2.店铺差异:‘store’,‘storetype’,不同店铺的销售额存在特异性。
3.短期促销情况:‘promo‘,促销会带来销售额的提升。
4.竞争对手相关特征。
作用不太大的特征:假期特征及持续促销特征。
以上分析对于后续的经营活动也有着很好的指导作用。
采用新的融合模型对于保留数据集的提升情况:
#采用新的权值融合模型构建保留数据集预测结果
res1=pd.DataFrame(data=ytest)
res1['Predicition']=bagged_ho_preds2
res1=pd.merge(Xtest,res1,left_index=True,right_index=True)
res1['Ratio']=res1['Predicition']/res1['Sales']

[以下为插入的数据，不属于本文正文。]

Source: an optimization exercise on an open RTL-to-GDS flow (aim: small area and a short achievable clock period). Production flows keep margins and buffers that such runs may drop.
Only simulation tests tie the RTL to the original design; equivalence was not proved.
Power is estimated from default activity; no workload was simulated.

**design.v**
```verilog
package dap_bus_pkg;
    typedef logic [11:0] haddr_t;
    typedef logic [31:0] hdata_t;
    typedef logic [3:0] strobe_t;
endpackage
package dap_cmd_pkg;
    typedef logic [7:0] cmd_byte_t;
    typedef logic [11:0] pack_len_t;
    typedef enum logic [1:0] {
        CLASS_ABORT,
        CLASS_QUEUE,
        CLASS_DELAY,
        CLASS_HELPER
    } cmd_class_t;
    typedef enum logic [1:0] {
        SEQ_CMD,
        SEQ_NUM,
        SEQ_BUSY,
        SEQ_DRAIN
    } seq_state_t;
endpackage
`timescale 1ns/1ns
module dap_controller (
    input  logic                   hclk,
    input  logic                   hresetn,
    input  logic                   hsel,
    input  dap_bus_pkg::haddr_t    haddr,
    input  logic [1:0]             htrans,
    input  logic [2:0]             hsize,
    input  logic                   hwrite,
    input  logic                   hready,
    input  dap_bus_pkg::hdata_t    hwdata,
    output logic                   hreadyout,
    output logic                   hresp,
    output dap_bus_pkg::hdata_t    hrdata,
    output logic                   intr,
    input  logic                   dap_in_tvalid,
    output logic                   dap_in_tready,
    input  dap_cmd_pkg::cmd_byte_t dap_in_tdata,
    output logic                   dap_out_tvalid,
    output dap_cmd_pkg::cmd_byte_t dap_out_tdata,
    input  logic                   dap_out_tready,
    output dap_cmd_pkg::pack_len_t dap_out_tlen
);
    logic       rd_cr, rd_time, rd_sr, rd_dr, rd_cur;
    logic       wr_time, wr_sr3, wr_dr0;
    logic [3:0] wr_cr;
    logic       rd_dr_nx;
    logic       trans_req;
    logic [3:0] strobe_nxt;
    logic       a_cr, a_time, a_sr, a_dr, a_cur;
    assign trans_req = hsel && htrans[1] && hready;
    assign a_cr   = haddr[11:2] == 10'd0;
    assign a_time = haddr[11:2] == 10'd1;
    assign a_sr   = haddr[11:2] == 10'd2;
    assign a_dr   = haddr[11:2] == 10'd3;
    assign a_cur  = haddr[11:2] == 10'd4;
    always_comb begin
        case (hsize)
            3'b000:  strobe_nxt = 4'b0001 << haddr[1:0];
            3'b001:  strobe_nxt = haddr[1] ? 4'b1100 : 4'b0011;
            default: strobe_nxt = 4'b1111;
        endcase
    end
    logic rd_cr_nx, rd_time_nx, rd_sr_nx, rd_cur_nx;
    assign rd_dr_nx   = hready ? (trans_req && !hwrite && a_dr)   : rd_dr;
    assign rd_cr_nx   = hready ? (trans_req && !hwrite && a_cr)   : rd_cr;
    assign rd_time_nx = hready ? (trans_req && !hwrite && a_time) : rd_time;
    assign rd_sr_nx   = hready ? (trans_req && !hwrite && a_sr)   : rd_sr;
    assign rd_cur_nx  = hready ? (trans_req && !hwrite && a_cur)  : rd_cur;
    always_ff @(posedge hclk or negedge hresetn) begin
        if (!hresetn) begin
            rd_cr   <= 1'b0;
            rd_time <= 1'b0;
            rd_sr   <= 1'b0;
            rd_dr   <= 1'b0;
            rd_cur  <= 1'b0;
            wr_time <= 1'b0;
            wr_sr3  <= 1'b0;
            wr_dr0  <= 1'b0;
            wr_cr   <= '0;
        end else begin
            rd_dr   <= rd_dr_nx;
            rd_cr   <= rd_cr_nx;
            rd_time <= rd_time_nx;
            rd_sr   <= rd_sr_nx;
            rd_cur  <= rd_cur_nx;
            if (hready) begin
                wr_time <= trans_req && hwrite && a_time;
                wr_sr3  <= trans_req && hwrite && a_sr && strobe_nxt[3];
                wr_dr0  <= trans_req && hwrite && a_dr && strobe_nxt[0];
                wr_cr   <= {4{trans_req && hwrite && a_cr}} & strobe_nxt;
            end
        end
    end
    logic [31:0] cr_q, cr_nx;
    logic [31:0] clk_count;
    logic [5:0]  us_div;
    logic [3:0]  dr_wait;
    logic        us_tick;
    logic        dap_en;
    logic        helper_release;
    assign dap_en         = cr_q[0];
    assign us_tick        = us_div == 6'd59;
    assign helper_release = wr_sr3 && hwdata[31];
    always_comb begin
        for (int i = 0; i < 4; i++) begin
            cr_nx[8*i +: 8] = wr_cr[i] ? hwdata[8*i +: 8] : cr_q[8*i +: 8];
        end
    end
    always_ff @(posedge hclk or negedge hresetn) begin
        if (!hresetn) begin
            cr_q <= '0;
        end else begin
            cr_q <= cr_nx;
        end
    end
    logic [31:0] clk_nx;
    assign clk_nx = wr_time ? 32'd0 : clk_count + 32'd1;
    always_ff @(posedge hclk or negedge hresetn) begin
        if (!hresetn) begin
            clk_count <= '0;
            us_div    <= '0;
        end else begin
            clk_count <= clk_nx;
            us_div    <= (wr_time || us_tick) ? 6'd0 : us_div + 6'd1;
        end
    end
    logic       stall_q;
    logic [3:0] dr_wait_nx;
    assign hreadyout = !stall_q || dap_in_tvalid;
    assign hresp     = 1'b0;
    assign dr_wait_nx = (stall_q && !dap_in_tvalid) ? dr_wait + 4'd1 : 4'd0;
    always_ff @(posedge hclk) begin
        dr_wait <= dr_wait_nx;
    end
    always_ff @(posedge hclk or negedge hresetn) begin
        if (!hresetn) begin
            stall_q <= 1'b0;
        end else begin
            stall_q <= rd_dr_nx && dr_wait_nx != 4'd15;
        end
    end
    localparam logic [3:0] S_CMD   = 4'b0000;
    localparam logic [3:0] S_NUM   = 4'b0001;
    localparam logic [3:0] S_DLO   = 4'b0010;
    localparam logic [3:0] S_DHI   = 4'b0011;
    localparam logic [3:0] S_HELP  = 4'b0100;
    localparam logic [3:0] S_DST   = 4'b0101;
    localparam logic [3:0] S_DWAIT = 4'b0110;
    localparam logic [3:0] S_DRAIN = 4'b1000;
    localparam logic [3:0] S_POP   = 4'b1001;
    logic [3:0]  state, state_nx;
    logic [7:0]  num_cmd, num_nx;
    logic [15:0] us_left;
    logic        us_zero;
    logic [7:0]  processing_cmd;
    logic [8:0]  tlen_q;
    logic seq_tready, helper_busy;
    logic in_fire, is_abort, is_queue, is_delay;
    logic delay_done, cmd_done;
    assign seq_tready   = state == S_CMD || state == S_NUM;
    assign helper_busy  = state == S_HELP;
    assign in_fire      = dap_en && seq_tready && dap_in_tvalid;
    assign is_abort     = dap_in_tdata == 8'h07;
    assign is_queue     = dap_in_tdata == 8'h7E || dap_in_tdata == 8'h7F;
    assign is_delay     = dap_in_tdata == 8'h09;
    assign delay_done   = state == S_DWAIT && us_tick && us_zero;
    assign cmd_done     = (state == S_HELP && helper_release) || delay_done;
    logic [8:0] fcnt;
    logic       f_empty, f_one, f_two, f_full;
    logic       e_nx;
    logic       wr_ok, rd_ok;
    always_comb begin
        state_nx = state;
        num_nx   = num_cmd;
        if (!dap_en) begin
            state_nx = S_CMD;
            num_nx   = '0;
        end else begin
            case (state)
                S_CMD: begin
                    if (dap_in_tvalid) begin
                        if (is_queue) state_nx = S_NUM;
                        else if (is_delay) state_nx = S_DST;
                        else if (!is_abort) state_nx = S_HELP;
                    end
                end
                S_NUM: begin
                    if (dap_in_tvalid) begin
                        num_nx   = dap_in_tdata;
                        state_nx = S_CMD;
                    end
                end
                S_DST: state_nx = S_DLO;
                S_DLO: if (dap_in_tvalid) state_nx = S_DHI;
                S_DHI: if (dap_in_tvalid) state_nx = S_DWAIT;
                S_DRAIN: state_nx = S_POP;
                S_POP: if (f_empty) state_nx = S_CMD;
                default: ;
            endcase
            if (cmd_done) begin
                if (num_cmd > 8'd1) begin
                    num_nx   = num_cmd - 8'd1;
                    state_nx = S_CMD;
                end else begin
                    num_nx   = '0;
                    state_nx = S_DRAIN;
                end
            end
        end
    end
    always_ff @(posedge hclk) begin
        state   <= state_nx;
        num_cmd <= num_nx;
    end
    always_ff @(posedge hclk or negedge hresetn) begin
        if (!hresetn) begin
            intr           <= 1'b0;
            dap_in_tready  <= 1'b0;
            dap_out_tvalid <= 1'b0;
        end else begin
            intr           <= cr_nx[31] && state_nx == S_HELP;
            dap_in_tready  <= cr_nx[0] && (state_nx[3:2] == 2'b00 || rd_dr_nx);
            dap_out_tvalid <= state_nx == S_POP && !e_nx;
        end
    end
    always_ff @(posedge hclk) begin
        if (dap_en) begin
            if (state == S_DLO && dap_in_tvalid) us_left[7:0] <= dap_in_tdata;
            if (state == S_DHI && dap_in_tvalid) begin
                us_left[15:8] <= dap_in_tdata;
                us_zero       <= us_left[7:0] == 8'd0 && dap_in_tdata == 8'd0;
            end
            if (state == S_DWAIT && us_tick && !us_zero) begin
                us_left <= us_left - 16'd1;
                us_zero <= us_left == 16'd1;
            end
            if (state == S_DRAIN) tlen_q <= fcnt;
        end
    end
    logic [7:0] pc_nx;
    assign pc_nx = (in_fire && state == S_CMD) ? dap_in_tdata : processing_cmd;
    always_ff @(posedge hclk or negedge hresetn) begin
        if (!hresetn) begin
            processing_cmd <= '0;
        end else begin
            processing_cmd <= pc_nx;
        end
    end
    assign dap_out_tlen = {3'd0, tlen_q};
    logic [31:0] hr_reg_q;
    always_ff @(posedge hclk) begin
        hr_reg_q <= ({32{rd_cr_nx}}   & cr_nx)
                  | ({32{rd_time_nx}} & clk_nx)
                  | {rd_sr_nx && state_nx == S_HELP, 31'd0}
                  | ({32{rd_cur_nx}}  & {24'd0, pc_nx});
    end
    assign hrdata = hr_reg_q | ({32{rd_dr}} & {4{dap_in_tdata}});
    logic       fifo_push;
    logic [7:0] fifo_wdata;
    logic       cmd_en, num_en;
    assign cmd_en = dap_en && state == S_CMD;
    assign num_en = dap_en && state == S_NUM;
    assign fifo_push  = wr_dr0 || delay_done || (dap_in_tvalid && (num_en || (cmd_en && !is_abort)));
    assign fifo_wdata = wr_dr0 ? hwdata[7:0] : (seq_tready ? dap_in_tdata : 8'h00);
    assign wr_ok = fifo_push && !f_full;
    assign rd_ok = dap_out_tvalid && dap_out_tready;
    logic       wr_q;
    logic [7:0] wd_q;
    logic [7:0] ridx;
    logic [8:0] fcnt_inc, fcnt_dec;
    logic [7:0] ridx_inc, ridx_dec;
    always_comb begin
        logic c, b;
        c = 1'b1;
        b = 1'b1;
        for (int i = 0; i < 9; i++) begin
            fcnt_inc[i] = fcnt[i] ^ c;
            fcnt_dec[i] = fcnt[i] ^ b;
            c = c & fcnt[i];
            b = b & !fcnt[i];
        end
        c = 1'b1;
        b = 1'b1;
        for (int i = 0; i < 8; i++) begin
            ridx_inc[i] = ridx[i] ^ c;
            ridx_dec[i] = ridx[i] ^ b;
            c = c & ridx[i];
            b = b & !ridx[i];
        end
    end
    assign e_nx = !wr_ok && (f_empty || (f_one && rd_ok));
    always_ff @(posedge hclk or negedge hresetn) begin
        if (!hresetn) begin
            fcnt    <= '0;
            f_empty <= 1'b1;
            f_one   <= 1'b0;
            f_two   <= 1'b0;
            f_full  <= 1'b0;
        end else if (wr_ok != rd_ok) begin
            fcnt    <= rd_ok ? fcnt_dec : fcnt_inc;
            f_empty <= rd_ok && f_one;
            f_one   <= rd_ok ? f_two : f_empty;
            f_two   <= rd_ok ? (fcnt == 9'd3) : f_one;
            f_full  <= !rd_ok && (fcnt == 9'd255);
        end
    end
    logic [7:0]  ridx_pop, ridx_nopop;
    logic [15:0] lo_pop, lo_nopop, hi_pop, hi_nopop;
    assign ridx_pop   = wr_q ? ridx : ridx_dec;
    assign ridx_nopop = wr_q ? ridx_inc : ridx;
    always_comb begin
        for (int j = 0; j < 16; j++) begin
            lo_pop[j]   = ridx_pop[3:0] == 4'(j);
            lo_nopop[j] = ridx_nopop[3:0] == 4'(j);
            hi_pop[j]   = ridx_pop[7:4] == 4'(j);
            hi_nopop[j] = ridx_nopop[7:4] == 4'(j);
        end
    end
    always_ff @(posedge hclk or negedge hresetn) begin
        if (!hresetn) begin
            ridx <= 8'd254;
        end else begin
            ridx <= rd_ok ? ridx_pop : ridx_nopop;
        end
    end
    logic [15:0] sel_lo, sel_hi;
    always_ff @(posedge hclk) begin
        sel_lo <= rd_ok ? lo_pop : lo_nopop;
        sel_hi <= rd_ok ? hi_pop : hi_nopop;
    end
    always_ff @(posedge hclk or negedge hresetn) begin
        if (!hresetn) begin
            wr_q <= 1'b0;
        end else begin
            wr_q <= wr_ok;
        end
    end
    always_ff @(posedge hclk) begin
        wd_q <= fifo_wdata;
    end
    localparam int NE = 256 - 1;
    logic [8*NE-1:0] fifo_sr;
    logic [7:0]      sr_byte;
    logic [7:0]      next_head;
    logic [7:0]      head_q;
    always_ff @(posedge hclk) begin
        if (wr_q) begin
            fifo_sr <= {fifo_sr[8*NE-9:0], wd_q};
        end
    end
    logic [8*16-1:0]  row_byte;
    logic [8*256-1:0] fifo_ext;
    assign fifo_ext = {8'h00, fifo_sr};
    always_comb begin
        sr_byte = '0;
        for (int g = 0; g < 16; g++) begin
            row_byte[8*g +: 8] = '0;
            for (int j = 0; j < 16; j++) begin
                row_byte[8*g +: 8] = row_byte[8*g +: 8] | ({8{sel_lo[j]}} & fifo_ext[8*(16*g+j) +: 8]);
            end
            sr_byte = sr_byte | ({8{sel_hi[g]}} & row_byte[8*g +: 8]);
        end
    end
    assign next_head = (wr_q && f_two) ? wd_q : sr_byte;
    always_ff @(posedge hclk) begin
        if (f_empty || rd_ok) begin
            head_q <= (f_empty || f_one) ? fifo_wdata : next_head;
        end
    end
    assign dap_out_tdata = head_q;
endmodule
```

res1['Error']=abs(res1['Ratio']-1)
res1.head()
#分析偏差最大的10个预测结果与初始模型差异
res1.sort_values(['Error'],ascending=False,inplace=True)
res['Store_new']=res1['Store']
res['Error_new']=res1['Error']
res['Ratio_new']=res1['Ratio']
col_3=['Store','Ratio','Error','Store_new','Ratio_new','Error_new']
com=pd.DataFrame(res,columns=col_3)
com[:10]
#从新旧模型预测结果最大的几个偏差对比的情况来看,最终的融合模型在这几个预测值上大多有所提升,证明模型的校正和融合确实有效。